Task goal: Your task is to count the lines of the entries below that include the word "nanoseconds" and to give only the resulting number.

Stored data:

$ cat src/rtl/rcss_defs.svh
`ifndef RCSS_DEFS_SVH
`define RCSS_DEFS_SVH

// System clock period in nanoseconds (40 MHz).
`define RCSS_CLK_PERIOD_NS 25

// Oscillator start-up delays, worst case, in nanoseconds.
`define RCSS_TOSCD_FAST_RC_NS 1100
`define RCSS_TOSCD_LOW_POWER_RC_NS 70000
`define RCSS_TOSCD_CRYSTAL_NS 70000

// PLL lock interval, nominal, in nanoseconds.
`define RCSS_TLOCK_NS 1500000

// Start-up timer length in periods of the oscillator's own clock.
`define RCSS_OST_PERIODS 1024

// PLL multiplication factor, and the factor reported when the PLL is not used.
`define RCSS_PLL_FACTOR 3'h4
`define RCSS_NO_PLL_FACTOR 3'h1

// Current-oscillator field position in the oscillator control word.
`define RCSS_CURRENT_OSC_SELECT_LSB 12
`define RCSS_CURRENT_OSC_SELECT_MSB 14

// Clock selection of an erased configuration word, also the reset value.
`define RCSS_ERASED_SEL 3'h7

`endif

$ cat src/rtl/rcss_pkg.sv
package rcss_pkg;

   // Codes of the new-oscillator configuration field.
   typedef enum logic [2:0] {
      RCSS_NOSC_FAST_RC       = 3'h0,
      RCSS_NOSC_FAST_RC_MULT  = 3'h1,
      RCSS_NOSC_PRIMARY       = 3'h2,
      RCSS_NOSC_PRIMARY_MULT  = 3'h3,
      RCSS_NOSC_SECONDARY     = 3'h4,
      RCSS_NOSC_LOW_POWER_RC  = 3'h5,
      RCSS_NOSC_FAST_RC_DIV16 = 3'h6,
      RCSS_NOSC_FAST_RC_DIV_N = 3'h7
   } rcss_nosc_t;

   // Codes of the primary type field.
   typedef enum logic [1:0] {
      RCSS_PT_EXTERNAL = 2'h0,
      RCSS_PT_MEDIUM   = 2'h1,
      RCSS_PT_HIGH     = 2'h2,
      RCSS_PT_SPARE    = 2'h3
   } rcss_ptype_t;

   // Resolved oscillator modes.
   typedef enum logic [3:0] {
      RCSS_M_FAST_RC        = 4'h0,
      RCSS_M_FAST_RC_DIV16  = 4'h1,
      RCSS_M_FAST_RC_DIV_N  = 4'h2,
      RCSS_M_FAST_RC_MULT   = 4'h3,
      RCSS_M_MEDIUM_XTAL    = 4'h4,
      RCSS_M_HIGH_XTAL      = 4'h5,
      RCSS_M_EXTERNAL       = 4'h6,
      RCSS_M_MEDIUM_MULT    = 4'h7,
      RCSS_M_EXTERNAL_MULT  = 4'h8,
      RCSS_M_SECONDARY      = 4'h9,
      RCSS_M_LOW_POWER_RC   = 4'hA
   } rcss_mode_t;

   // Start-up sequencer states.
   typedef enum logic [2:0] {
      RCSS_S_SUPPLY = 3'h0,
      RCSS_S_OSCD   = 3'h1,
      RCSS_S_OST    = 3'h2,
      RCSS_S_LOCK   = 3'h3,
      RCSS_S_RUN    = 3'h4
   } rcss_state_t;

   // Kind of oscillator start-up delay.
   typedef enum logic [1:0] {
      RCSS_D_FAST_RC   = 2'h0,
      RCSS_D_LOW_POWER = 2'h1,
      RCSS_D_CRYSTAL   = 2'h2
   } rcss_dkind_t;

   // Stored clock configuration.
   typedef struct packed {
      rcss_nosc_t  new_osc_select;
      rcss_ptype_t primary_type_field;
      logic        second_pin_function_bit;
      logic        erased;
   } rcss_cfg_t;

   // Steps that a mode needs before it is ready.
   typedef struct packed {
      logic        oscd;
      logic        ost;
      logic        pll;
      rcss_dkind_t kind;
   } rcss_plan_t;

   // Oscillator enables toward the analog blocks.
   typedef struct packed {
      logic fast_rc;
      logic low_power_rc;
      logic primary;
      logic secondary;
      logic pll;
   } rcss_osc_en_t;

endpackage : rcss_pkg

Result of the task: 3